今思えばいきなりコンピュータ将棋を始めても良かった気もするが、
Aperyが最初からそこまで破綻したプログラムにならなかったのは、長い準備期間のお陰かも知れない。
始めたきっかけはそんな感じ。




開発ではまずはMagic Bitboardを作ろうと思い、Ponanzaの一成さんの発表していたスライドとかを参考にした。
しかしすぐに困った事に。
どうしても2九、6九の位置の飛車のマジックナンバーがランダム生成で見つからずに、一成さんの当時のブログで質問した。
するとすぐに解決策を教えて貰って感動したのを覚えている。
Aperyのコードには今もその部分が残っている。

// Magic Bitboard で利きを求める際のシフト量
// RookShiftBits[17], RookShiftBits[53] はマジックナンバーが見つからなかったため、
// シフト量を 1 つ減らす。(テーブルサイズを 2 倍にする。
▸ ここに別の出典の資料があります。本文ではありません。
===== config.mk =====
export PLATFORM = sky130hd
export DESIGN_NAME = alu_op_driver
export DESIGN_NICKNAME = d
export VERILOG_FILES = /design/src/rtl/alu_op_driver.sv
export SDC_FILE = /design/constraint.sdc
export NUM_CORES = 1
export LEC_CHECK = 0
export ABC_AREA = 1
export ABC_CLOCK_PERIOD_IN_PS = 1770
export CORE_MARGIN = 2
export CORE_UTILIZATION = 60
export DETAILED_ROUTE_END_ITERATION = 8
export DONT_BUFFER_PORTS = 1
export GPL_ROUTABILITY_DRIVEN = 0
export PLACE_DENSITY = 0.86
export SLEW_MARGIN = 20
export SYNTH_ARGS = -nofsm -noshare
export SYNTH_HDL_FRONTEND = slang
export SYNTH_SLANG_ARGS = --single-unit

===== constraint.sdc =====
create_clock -name clk -period 1.77 [get_ports clk]
set_input_delay 0.2655 -clock clk [delete_from_list [all_inputs] [get_ports clk]]
set_output_delay 0.2655 -clock clk [all_outputs]
set_load 0.1 [all_outputs]

===== src/rtl/alu_op_driver.sv =====
// ALU operand/control driver: accepts a decode request, drives a combinational ALU, returns a registered response.
// Optional build macro ALU_UNSIGNED_OPS_EN enables the unsigned ADDU/SUBU funct decodes.
module alu_op_driver (
  input  logic        clk,
  input  logic        reset,
  input  logic        req_valid,
  output logic        req_ready,
  input  logic [1:0]  alu_op,
  input  logic [5:0]  funct,
  input  logic [31:0] src_a,
  input  logic [31:0] src_b,
  output logic [31:0] alu_a,
  output logic [31:0] alu_b,
  output logic [3:0]  alu_ctrl,
  input  logic [31:0] alu_out,
  input  logic        alu_zero,
  input  logic        alu_overflow,
  output logic        rsp_valid,
  input  logic        rsp_ready,
  output logic [31:0] rsp_result,
  output logic        rsp_zero,
  output logic        rsp_overflow,
  output logic        rsp_illegal
);

  localparam int unsigned DW = 32;
  localparam int unsigned CW = 4;

  localparam logic [CW-1:0] CTRL_AND = 4'b0000;
  localparam logic [CW-1:0] CTRL_OR  = 4'b0001;
  localparam logic [CW-1:0] CTRL_ADD = 4'b0010;
  localparam logic [CW-1:0] CTRL_SUB = 4'b0110;
  localparam logic [CW-1:0] CTRL_SLT = 4'b0111;
  localparam logic [CW-1:0] CTRL_NOR = 4'b1100;

  typedef enum logic [1:0] {
    IDLE = 2'd0,
    EXEC = 2'd1,
    RESP = 2'd2
  } state_e;

  state_e          state_q, state_d;
  logic [DW-1:0]   alu_a_q, alu_a_d;
  logic [DW-1:0]   alu_b_q, alu_b_d;
  logic [CW-1:0]   alu_ctrl_q, alu_ctrl_d;
  logic            ovf_en_q, ovf_en_d;
  logic            req_ready_q, req_ready_d;
  logic            rsp_valid_q, rsp_valid_d;
  logic [DW-1:0]   rsp_result_q, rsp_result_d;
  logic            rsp_zero_q, rsp_zero_d;
  logic            rsp_overflow_q, rsp_overflow_d;
  logic            rsp_illegal_q, rsp_illegal_d;

  logic [CW-1:0]   dec_ctrl_c;
  logic            dec_illegal_c;
  logic            dec_ovf_en_c;
  logic            accept_c;

  // ALUOp/funct decode; overflow is only meaningful for signed ADD/SUB
  always_comb begin
    dec_ctrl_c    = CTRL_AND;
    dec_illegal_c = 1'b0;
    dec_ovf_en_c  = 1'b0;
    case (alu_op)
      2'b00: begin dec_ctrl_c = CTRL_ADD; dec_ovf_en_c = 1'b1; end
      2'b01: begin dec_ctrl_c = CTRL_SUB; dec_ovf_en_c = 1'b1; end
      2'b10: begin
        case (funct)
          6'b100000: begin dec_ctrl_c = CTRL_ADD; dec_ovf_en_c = 1'b1; end
          6'b100010: begin dec_ctrl_c = CTRL_SUB; dec_ovf_en_c = 1'b1; end
          6'b100100: dec_ctrl_c = CTRL_AND;
          6'b100101: dec_ctrl_c = CTRL_OR;
          6'b101010: dec_ctrl_c = CTRL_SLT;
          6'b100111: dec_ctrl_c = CTRL_NOR;
`ifdef ALU_UNSIGNED_OPS_EN
          6'b100001: dec_ctrl_c = CTRL_ADD;
          6'b100011: dec_ctrl_c = CTRL_SUB;
`endif
          default:   dec_illegal_c = 1'b1;
        endcase
      end
      default: dec_illegal_c = 1'b1;
    endcase
  end

  assign accept_c = (state_q == IDLE) && req_valid;

  // Next-state logic
  always_comb begin
    state_d = state_q;
    case (state_q)
      IDLE: if (req_valid) state_d = dec_illegal_c ? RESP : EXEC;
      EXEC: state_d = RESP;
      RESP: if (rsp_ready) state_d = IDLE;
      default: state_d = IDLE;
    endcase
  end

  // Output/datapath logic; everything holds unless explicitly loaded
  always_comb begin
    alu_a_d        = alu_a_q;
    alu_b_d        = alu_b_q;
    alu_ctrl_d     = alu_ctrl_q;
    ovf_en_d       = ovf_en_q;
    rsp_result_d   = rsp_result_q;
    rsp_zero_d     = rsp_zero_q;
    rsp_overflow_d = rsp_overflow_q;
    rsp_illegal_d  = rsp_illegal_q;
    req_ready_d    = (state_d == IDLE);
    rsp_valid_d    = (state_d == RESP);

    if (accept_c) begin
      if (dec_illegal_c) begin
        rsp_result_d   = '0;
        rsp_zero_d     = 1'b0;
        rsp_overflow_d = 1'b0;
        rsp_illegal_d  = 1'b1;
      end else begin
        alu_a_d    = src_a;
        alu_b_d    = src_b;
        alu_ctrl_d = dec_ctrl_c;
        ovf_en_d   = dec_ovf_en_c;
      end
    end

    if (state_q == EXEC) begin
      rsp_result_d   = alu_out;
      rsp_zero_d     = alu_zero;
      rsp_overflow_d = alu_overflow & ovf_en_q;
      rsp_illegal_d  = 1'b0;
    end
  end

  // State and output registers
  always_ff @(posedge clk) begin
    if (reset) begin
      state_q        <= IDLE;
      alu_a_q        <= '0;
      alu_b_q        <= '0;
      alu_ctrl_q     <= '0;
      ovf_en_q       <= 1'b0;
      req_ready_q    <= 1'b1;
      rsp_valid_q    <= 1'b0;
      rsp_result_q   <= '0;
      rsp_zero_q     <= 1'b0;
      rsp_overflow_q <= 1'b0;
      rsp_illegal_q  <= 1'b0;
    end else begin
      state_q        <= state_d;
      alu_a_q        <= alu_a_d;
      alu_b_q        <= alu_b_d;
      alu_ctrl_q     <= alu_ctrl_d;
      ovf_en_q       <= ovf_en_d;
      req_ready_q    <= req_ready_d;
      rsp_valid_q    <= rsp_valid_d;
      rsp_result_q   <= rsp_result_d;
      rsp_zero_q     <= rsp_zero_d;
      rsp_overflow_q <= rsp_overflow_d;
      rsp_illegal_q  <= rsp_illegal_d;
    end
  end

  assign req_ready    = req_ready_q;
  assign rsp_valid    = rsp_valid_q;
  assign alu_a        = alu_a_q;
  assign alu_b        = alu_b_q;
  assign alu_ctrl     = alu_ctrl_q;
  assign rsp_result   = rsp_result_q;
  assign rsp_zero     = rsp_zero_q;
  assign rsp_overflow = rsp_overflow_q;
  assign rsp_illegal  = rsp_illegal_q;

endmodule


## After elaboration in Yosys (flattened, before gate mapping)

Index checks and enable logic that the tools add are counted.

| operators by class | value |
|---|---|
| eq/ne operators | 11 |
| mux-type cells | 17 |
| bitwise logic cells | 2 |
| reduce and logical (&&, ||, !) cells | 13 |

Operators with widths:

| cell | number |
|---|---|
| 32-bit two-way mux | 3 |
| 6-bit == test (second input constant) | 6 |
| 4-bit one-hot mux with 5 select lines | 1 |
| 4-bit one-hot mux with 3 select lines | 1 |
| 2-bit == test (second input constant) | 3 |
| 2-bit zero test | 3 |
| 1-bit two-way mux | 6 |
| 2-bit two-way mux | 3 |
| 2-bit one-hot mux with 3 select lines | 1 |
| 2-bit AND reduction | 3 |
| 2-bit OR reduction | 3 |
| 6-bit OR reduction | 1 |
| 2-bit by 1-bit == test with 1-bit output (second input constant) | 2 |
| 1-bit one-hot mux with 2 select lines | 2 |
| 2-bit nonzero test | 2 |
| 1-bit bitwise AND | 1 |
| 1-bit logical AND | 1 |
| 1-bit NOT | 1 |

| storage, ports and cells | value |
|---|---|
| register bits after elaboration | 108 |
| output and inout bits | 105 |

## Logic depth before layout (Yosys ltp)

| logic depth | value |
|---|---|
| depth after elaboration | 8 |
| mapped depth | 12 |
| depth with buffers taken out | 10 |

## Least setup slack after synthesis

No wires, ideal clock.

| path | value |
|---|---|
| path type | input-to-reg |
| start | input port funct[5] |
| end | register alu_a_q[31] (netlist: alu_a[31]) |
| library setup time | 0.117 ns |
| data arrival time | 1.248 ns |
| data required time | 1.653 ns |
| slack | 0.405 ns |
| stages on the path | 11 |
| cell sequence | inv_2 > nor2_4 > nand3_1 > nor2_2 > nor2_2 > nand2_4 > nand2_8 > buf_6 > buf_6 > o21ai_1 > nor2_1 |

| between the ends | value |
|---|---|
| cells in the longest elaborated chain, start to end | 6 |

RTL lines:

| what | RTL line | source |
|---|---|---|
| start: declaration | 9 | `input logic [5:0] funct,` |
| 6-bit == test | 68 | `case (funct)` |
| 6-bit OR reduction (no line) (*) | n/a |  |
| 1-bit two-way mux (*) | 68 |  |
| 1-bit one-hot mux with 2 select lines (*) | 64 | `case (alu_op)` |
| 1-bit NOT (no line) (*) | n/a |  |
| 2-bit AND reduction (no line) (*) | n/a |  |
| end signal: assignment | 150 | `alu_a_q <= alu_a_d;` |
| end: declaration | 43 | `logic [DW-1:0] alu_a_q, alu_a_d;` |

Mark *: on every way between the ends. The rest lies on a longest branch, timed or not.
A chain may end at the register's enable or synchronous reset.

## Worst setup path in the final report

| path | value |
|---|---|
| start | register state_q[0] |
| end | register alu_a_q[10] (netlist: alu_a[10]) |

| between the ends | value |
|---|---|
| cells in the longest elaborated chain, start to end | 3 |

RTL lines:

| what | RTL line | source |
|---|---|---|
| start: declaration | 42 | `state_e state_q, state_d;` |
| start signal: assignment | 149 | `state_q <= state_d;` |
| 2-bit zero test | 86 | `assign accept_c = (state_q == IDLE) && req_valid;` |
| 1-bit logical AND | 86 |  |
| 2-bit AND reduction (no line) | n/a |  |

No other way between the ends.

==> flow_summary.json <==
{
  "cts_buffer_depth": 2,
  "vias_per_cell": 5.52,
  "synth_compound_area_share_pct": 13.5,
  "crit_fanout": 25,
  "numClockSinks": 108,
  "antenna_cells": 0,
  "combPwrFrac_pct": 31.1,
  "place_inst": 660,
  "fin_cells": 677,
  "power_density_nw_per_um2": 1180,
  "grt_pass1_wl_mm": 16.4,
  "clock_skew_ps": 13.4,
  "setup_viol": 0,
  "rsz0062_at_grt": "false",
  "grt_max_degree": 45,
  "start_kind": "register",
  "yosys_warnings": 0,
  "r2r-start": "state_q[0]",
  "syn_area_per_cell_sq_um": 8.08,
  "hold_path.class": "in -> reg",
  "r2r_cells": 8,
  "synth_mux_area_share_pct": 0,
  "run_status": "completed",
  "grt-ovfl-total": 0,
  "synth_seq_cells": 108,
  "irDropWorstVdd_mv": 0.840,
  "worst_setup_path_end_kind": "register",
  "drv_cap": 0,
  "max_stage_delay_ps": 320,
  "synth_nets": 612,
  "synth_xor_area_share_pct": 0,
  "post-route-drc-count": 0,
  "synth_top_family_by_area": "simple AND/OR/NAND/NOR gates",
  "crit_type": "reg -> reg",
  "routedWlPerCell_microns": 15.6,
  "grt.total_usage_pct": 27.9,
  "via_count": 3738,
  "numPortBuffers": 0,
  "syn_inst": 502,
  "cp.required_ps": 2070,
  "p_leak_nw": 2.15,
  "ys_seq_area_share_pct": 53.3,
  "cp_cell_sequence": "inv_2 -> nand2_1 -> nor2_4 -> nand2_8 -> inv_6 -> buf_12 -> nor2_1 -> nor2_1",
  "slew-limit-headroom_pct": 75.5,
  "cts_root_buf": "clkbuf_8",
  "synth_area_sq_um": 4060,
  "cts_made_buffers": 9,
  "drive_gt1_share_pct": 27.8,
  "cts_setup_buffers": 0,
  "setup_tns_ps": 0,
  "fp.dieW_microns": 86.2,
  "yosys.area_share.adder_pct": 0,
  "n_fill_cell": 426,
  "drt-total-wl_mm": 10.6,
  "h-tree-depth": 3,
  "first_iter_violations": 132,
  "p_int_w": 0.00361,
  "clkPwrFrac_pct": 24.7,
  "finalCriticalPeriod_ps": 1460,
  "p_seq_share_pct": 44.2,
  "ys_types": 25,
  "hold_viol_final": 0,
  "cp_slowest_cell": "dfxtp_1",
  "sw_frac_of_total_pct": 39.6,
  "antenna_found_initial": 0,
  "cts_tree": "built",
  "syn_to_final_growth_pct": 24.5,
  "reg2reg_setup_slack_ps": 310,
  "path_clk_slew_ps": 100,
  "multi_input_area_sq_um": 1620,
  "grt_pass1_vias": 3591,
  "worstMarginPinSlew_ps": 368,
  "r2r-end": "alu_a[10]",
  "endpoint": "alu_a[10]",
  "die_h_microns": 86.2,
  "dr.pass1.iters": 4,
  "start_util_pct": 62.8,
  "synth-simple-area-share_pct": 26.3,
  "min_period_over_period_pct": 82.3,
  "critPathArrivalTime_ps": 1760,
  "fmax_ghz": 0.687,
  "die_area_sq_um": 7430,
  "coreArea_sq_um": 6460,
  "nets": 705,
  "drtAntennaViolNets": 0,
  "cp_common_cell": "nor2_1",
  "crit_start": "state_q[0]",
  "fp-row-count": 29,
  "maxSlewViolCount": 0,
  "regArea_sq_um": 2160,
  "clock_latency_ps": 370,
  "dp_hpwl_mm": 7.60,
  "p_sw_w": 0.00237,
  "ios": 215
}
worst max-delay path, delay by kind of cell (launching register included):
kind                   cells  cell delay, ps
buffers and inverters      3             460
DFF                        1             320
and+or+nand+nor            5             590
cell families (layout without fill, tap and decap cells):
family | after synthesis | after routing
compound gates | 107 | 107
buf+inv | 47 | 145
flops | 108 | 108
simple gates | 240 | 240
synthesized netlist by cell type:
library cell  instances  share of area [%]
nor2_4                2               0.56
buf_1                 1              0.092
nand2_1              46                4.3
a21oi_1              37                4.6
o2111ai_2             1               0.37
buf_4                 1               0.19
o21ai_1              20                2.5
buf_2                11                1.4
buf_6                 5                1.4
nand2_8               1               0.49
inv_6                 1               0.22
o21ai_0              47                5.8
nand4_1               2               0.31
inv_2                 4               0.37
nor2_1              120                 11
nor2_2               24                3.7
nand2_4               1               0.28
buf_12                2               0.99
clkbuf_1             15                1.4
dfxtp_1             108                 53
a31oi_1               2               0.31
nand3b_1              2               0.37
inv_1                 6               0.56
nand3_1              42                5.2
buf_8                 1               0.37
registers in the layout, indices dropped and copies added (netlist names), 2 cells and up:
register and count:
alu_ctrl 4, alu_b 32, alu_a 32, rsp_result 32
state_q 2
placed cells by master (no fill, tap or decap), drive strengths merged:
| master | n |
|---|---|
| inv | 12 |
| nand2 | 48 |
| nor2 | 146 |
| o2111ai | 1 |
| bufinv | 1 |
| buf | 118 |
| clkbuf | 11 |
| clkinv | 2 |
| clkinvlp | 1 |
| nand4 | 2 |
| nand3b | 2 |
| a31oi | 2 |
| dfxtp | 108 |
| nand3 | 42 |
| a21oi | 37 |
| o21ai | 67 |
cell type report:
cell class | instances | area share [%]
multi-input combinational | 347 | 32.0
inverter | 11 | 0.917
clock buffer | 11 | 2.60
tap | 77 | 1.91
timing repair buffer | 118 | 18.5
clock inverter | 5 | 1.19
sequential | 108 | 42.8
metrics by stage:
stage                     util [%]  hold WS, ps  total power [W]  cell area (sq um)  setup slack [ps]
after global placement        74.9          340          0.00449               4840               255
after detailed placement      74.9          340          0.00453               4840               144
final                         78.1         30.4          0.00597               5050               314
after global routing          78.1         19.9          0.00617               5050               172
after CTS                     78.1         20.4          0.00599               5050               314
after floorplan                  -          411          0.00422               4060               405
layer usage:
metal | GRT usage [%] | up-vias | part of all wire (%)
li1 | - | 1819 | -
met1 | 29.3 | 1702 | 37
met2 | 50.2 | 189 | 53
met3 | 8.00 | 28 | 7.7
met4 | 15.1 | 0 | 2.8
met5 | 0 | - | 0
how the worst min path moves through the flow:
| stage | start | endpoint | cells past startpoint |
|---|---|---|---|
| 3_5_place_dp | reset | rsp_result[9] | 1 |
| 6_report | alu_out[18] | rsp_result[18] | 2 |
| 5_1_grt | alu_out[18] | rsp_result[18] | 2 |
| 4_1_cts | alu_out[18] | rsp_result[18] | 2 |
| 3_3_place_gp | reset | state_q[1] | 1 |
| 2_1_floorplan | src_a[31] | alu_a[31] | 2 |
what timing repair did:
item,4_1_cts,5_1_grt
endpoints found under the hold margin,38,0
resized for setup,0,0
hold buffers,1,0
power groups by stage:
| stage | clock (W) | sequential, W | combinational [W] |
|---|---|---|---|
| after global placement | 0 | 0.00269 | 0.00180 |
| after detailed placement | 0 | 0.00269 | 0.00184 |
| after global routing | 0.00158 | 0.00265 | 0.00194 |
| after CTS | 0.00149 | 0.00264 | 0.00186 |
| final | 0.00148 | 0.00264 | 0.00186 |
| after floorplan | 0 | 0.00381 | 0.000408 |
No activity file was read; power rests on OpenSTA's default activity.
)
// この方法は issei_y さんに相談したところ、教えて頂いた方法。
// PEXT Bitboardを使用する際はシフト量を減らす必要が無い。
const int RookShiftBits[SquareNum] = {
    50, 51, 51, 51, 51, 51, 51, 51, 50,
#if defined HAVE_BMI2
    51, 52, 52, 52, 52, 52, 52, 52, 51,
#else
    51, 52, 52, 52, 52, 52, 52, 52, 50, // [17]: 51 -> 50
#endif
    51, 52, 52, 52, 52, 52, 52, 52, 51,
    51, 52, 52, 52, 52, 52, 52, 52, 51,
    51, 52, 52, 52, 52, 52, 52, 52, 51,
#if defined HAVE_BMI2
    51, 52, 52, 52, 52, 52, 52, 52, 51,
#else
    51, 52, 52, 52, 52, 52, 52, 52, 50, // [53]: 51 -> 50
#endif
    51, 52, 52, 52, 52, 52, 52, 52, 51,
    51, 52, 52, 52, 52, 52, 52, 52, 51,
    50, 51, 51, 51, 51, 51, 51, 51, 50
};


色々と作りながら困ったりしたけど、基本的に一人でコード書いてたのが楽しかった。
完全なる自己満足だけで作っていたが、最初に将棋所でAperyが動いた時は感動した。
当時僕はコマンドラインのプログラムしか書けなかったが、GUIに反映されて動いているのがとても楽しかった。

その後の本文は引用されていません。